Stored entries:
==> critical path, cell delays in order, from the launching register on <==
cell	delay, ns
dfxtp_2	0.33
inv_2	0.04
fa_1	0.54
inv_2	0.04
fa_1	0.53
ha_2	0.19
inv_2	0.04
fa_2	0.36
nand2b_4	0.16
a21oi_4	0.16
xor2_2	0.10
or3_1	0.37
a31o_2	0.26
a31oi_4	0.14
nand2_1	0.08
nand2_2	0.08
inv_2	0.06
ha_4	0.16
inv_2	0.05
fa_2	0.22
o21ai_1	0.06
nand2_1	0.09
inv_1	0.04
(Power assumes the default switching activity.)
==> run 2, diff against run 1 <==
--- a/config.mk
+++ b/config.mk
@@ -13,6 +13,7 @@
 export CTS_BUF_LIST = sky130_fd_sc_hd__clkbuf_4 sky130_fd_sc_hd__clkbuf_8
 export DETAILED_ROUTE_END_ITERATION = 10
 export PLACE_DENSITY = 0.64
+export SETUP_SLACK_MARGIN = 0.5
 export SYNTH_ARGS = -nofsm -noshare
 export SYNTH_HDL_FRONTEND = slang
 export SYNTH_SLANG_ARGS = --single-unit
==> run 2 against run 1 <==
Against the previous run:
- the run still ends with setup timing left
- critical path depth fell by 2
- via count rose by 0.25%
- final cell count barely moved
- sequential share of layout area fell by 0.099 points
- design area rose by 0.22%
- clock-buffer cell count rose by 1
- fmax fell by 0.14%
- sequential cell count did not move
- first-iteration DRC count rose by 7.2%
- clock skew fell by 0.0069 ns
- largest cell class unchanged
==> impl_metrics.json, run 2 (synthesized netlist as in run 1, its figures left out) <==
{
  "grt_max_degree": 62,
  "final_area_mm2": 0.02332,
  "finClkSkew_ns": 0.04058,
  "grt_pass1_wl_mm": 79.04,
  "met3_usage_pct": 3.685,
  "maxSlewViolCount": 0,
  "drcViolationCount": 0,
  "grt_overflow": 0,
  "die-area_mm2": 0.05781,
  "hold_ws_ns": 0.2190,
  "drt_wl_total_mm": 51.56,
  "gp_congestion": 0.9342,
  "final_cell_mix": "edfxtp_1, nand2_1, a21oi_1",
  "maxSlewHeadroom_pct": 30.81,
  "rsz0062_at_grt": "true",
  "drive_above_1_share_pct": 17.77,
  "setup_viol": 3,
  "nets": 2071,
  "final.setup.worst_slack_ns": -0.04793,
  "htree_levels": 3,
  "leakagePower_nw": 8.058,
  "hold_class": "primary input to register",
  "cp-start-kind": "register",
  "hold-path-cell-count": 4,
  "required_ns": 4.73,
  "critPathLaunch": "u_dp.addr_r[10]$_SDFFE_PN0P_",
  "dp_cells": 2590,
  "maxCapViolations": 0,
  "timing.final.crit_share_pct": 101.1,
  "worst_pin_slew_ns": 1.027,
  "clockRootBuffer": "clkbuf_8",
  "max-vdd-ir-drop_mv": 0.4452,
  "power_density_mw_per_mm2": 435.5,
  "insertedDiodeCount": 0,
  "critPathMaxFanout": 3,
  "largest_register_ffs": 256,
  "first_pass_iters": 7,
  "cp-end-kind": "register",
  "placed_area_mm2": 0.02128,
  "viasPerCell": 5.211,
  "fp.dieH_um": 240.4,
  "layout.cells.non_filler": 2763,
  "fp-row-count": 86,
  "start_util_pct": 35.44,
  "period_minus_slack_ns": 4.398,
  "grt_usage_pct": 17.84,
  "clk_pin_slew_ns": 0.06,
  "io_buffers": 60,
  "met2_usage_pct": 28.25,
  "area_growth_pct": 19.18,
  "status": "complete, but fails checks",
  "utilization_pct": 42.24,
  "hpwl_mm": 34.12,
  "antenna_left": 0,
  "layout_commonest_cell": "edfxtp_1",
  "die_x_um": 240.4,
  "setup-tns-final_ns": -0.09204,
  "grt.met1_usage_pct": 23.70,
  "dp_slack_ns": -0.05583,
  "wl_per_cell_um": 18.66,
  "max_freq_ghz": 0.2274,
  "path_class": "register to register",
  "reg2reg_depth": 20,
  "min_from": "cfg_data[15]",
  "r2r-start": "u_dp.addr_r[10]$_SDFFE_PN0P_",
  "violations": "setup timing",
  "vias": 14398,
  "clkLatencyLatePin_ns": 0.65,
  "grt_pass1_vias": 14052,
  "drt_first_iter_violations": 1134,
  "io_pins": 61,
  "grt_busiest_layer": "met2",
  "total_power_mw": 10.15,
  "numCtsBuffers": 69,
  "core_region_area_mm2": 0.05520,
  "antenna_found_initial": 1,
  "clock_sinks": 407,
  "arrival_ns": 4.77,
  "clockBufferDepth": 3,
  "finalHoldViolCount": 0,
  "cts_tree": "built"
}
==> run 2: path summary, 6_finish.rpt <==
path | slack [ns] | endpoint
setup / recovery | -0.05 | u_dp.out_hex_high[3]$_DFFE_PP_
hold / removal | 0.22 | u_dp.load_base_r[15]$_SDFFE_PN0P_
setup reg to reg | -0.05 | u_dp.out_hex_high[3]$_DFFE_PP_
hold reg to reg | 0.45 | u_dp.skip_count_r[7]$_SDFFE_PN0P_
`src/hdl/sagr_pkg.sv`:
```
package sagr_pkg;

  localparam int unsigned SUM_FIELD_W       = 32;
  localparam int unsigned COUNT_W           = 16;
  localparam int unsigned LEVEL_W           = 8;
  localparam int unsigned NUM_CHAN          = 3;
  localparam int unsigned DEFAULT_SUM_WIDTH = 32;
  localparam int unsigned DEFAULT_FRAC_BITS = 16;

  localparam logic [COUNT_W-1:0] COUNT_RESET = 16'd1;
  localparam logic [LEVEL_W-1:0] LEVEL_MAX   = 8'd254;

  // partial root and its square
  typedef struct packed {
    logic [LEVEL_W-1:0]   k;
    logic [2*LEVEL_W-1:0] ksq;
  } chan_t;

endpackage

```
`src/hdl/sagr_step.sv`:
```
// One bit of the root search for all channels, registered.
module sagr_step
  import sagr_pkg::*;
#(
  parameter int unsigned RHS_W     = 48,
  parameter int unsigned CMP_W     = 48,
  parameter int unsigned FRAC_BITS = 16,
  parameter int unsigned BIT_POS   = 7
) (
  input  logic                               clk_i,
  input  logic                               rst_ni,
  input  logic                               en_i,
  input  logic                               valid_i,
  input  logic [COUNT_W-1:0]                 count_i,
  input  logic [NUM_CHAN-1:0][RHS_W-1:0]     rhs_i,
  input  chan_t [NUM_CHAN-1:0]               chan_i,
  output logic                               valid_o,
  output logic [NUM_CHAN-1:0][RHS_W-1:0]     rhs_o,
  output chan_t [NUM_CHAN-1:0]               chan_o
);

  logic                             valid_q;
  logic [NUM_CHAN-1:0][RHS_W-1:0]   rhs_q;
  chan_t [NUM_CHAN-1:0]             chan_q, chan_d;

  always_comb begin
    for (int c = 0; c < NUM_CHAN; c++) begin
      logic [LEVEL_W-1:0]         t;
      logic [2*LEVEL_W-1:0]       tsq;
      logic [2*LEVEL_W+COUNT_W-1:0] prod;
      logic [CMP_W-1:0]           lhs;
      t    = chan_i[c].k | (LEVEL_W'(1) << BIT_POS);
      tsq  = chan_i[c].ksq + ((2*LEVEL_W)'(chan_i[c].k) << (BIT_POS + 1))
             + ((2*LEVEL_W)'(1) << (2 * BIT_POS));
      prod = (2*LEVEL_W+COUNT_W)'(tsq) * (2*LEVEL_W+COUNT_W)'(count_i);
      lhs  = CMP_W'(prod) << FRAC_BITS;
      chan_d[c] = chan_i[c];
      if ((t <= LEVEL_MAX) && (lhs <= CMP_W'(rhs_i[c]))) begin
        chan_d[c].k   = t;
        chan_d[c].ksq = tsq;
      end
    end
  end

  always_ff @(posedge clk_i or negedge rst_ni) begin
    if (!rst_ni) begin
      valid_q <= 1'b0;
    end else if (en_i) begin
      valid_q <= valid_i;
    end
  end

  always_ff @(posedge clk_i) begin
    if (en_i) begin
      rhs_q  <= rhs_i;
      chan_q <= chan_d;
    end
  end

  assign valid_o = valid_q;
  assign rhs_o   = rhs_q;
  assign chan_o  = chan_q;

endmodule
```
## config.mk

```make
export PLATFORM = sky130hd
export DESIGN_NAME = gsbt_still_ctl
export DESIGN_NICKNAME = d
export VERILOG_FILES = /design/src/rtl/gsbt_pkg.sv /design/src/rtl/gsbt_still_ctl.sv
export SDC_FILE = /design/constraint.sdc
export NUM_CORES = 1
export LEC_CHECK = 0
export BUFFER_PORTS_ARGS = -buffer_cell sky130_fd_sc_hd__buf_2
export CAP_MARGIN = 20
export CORE_ASPECT_RATIO = 0.75
export CORE_MARGIN = 4
export CORE_UTILIZATION = 48
export DETAILED_ROUTE_END_ITERATION = 10
export PLACE_DENSITY = 0.69
export SETUP_SLACK_MARGIN = 0.05
export SYNTH_ARGS = -nofsm -noshare
export SYNTH_HDL_FRONTEND = slang
export SYNTH_SLANG_ARGS = --single-unit
export TNS_END_PERCENT = 5
```

## constraint.sdc

```tcl
create_clock -name clk -period 5.8 [get_ports clk]
set_input_delay 0.29 -clock clk [delete_from_list [all_inputs] [get_ports clk]]
set_output_delay 0.29 -clock clk [all_outputs]
set_load 0.02 [all_outputs]
```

What you need to do:
Check every line above for the string "critical" and copy those that have it.

Output for this task:
==> critical path, cell delays in order, from the launching register on <==
- critical path depth fell by 2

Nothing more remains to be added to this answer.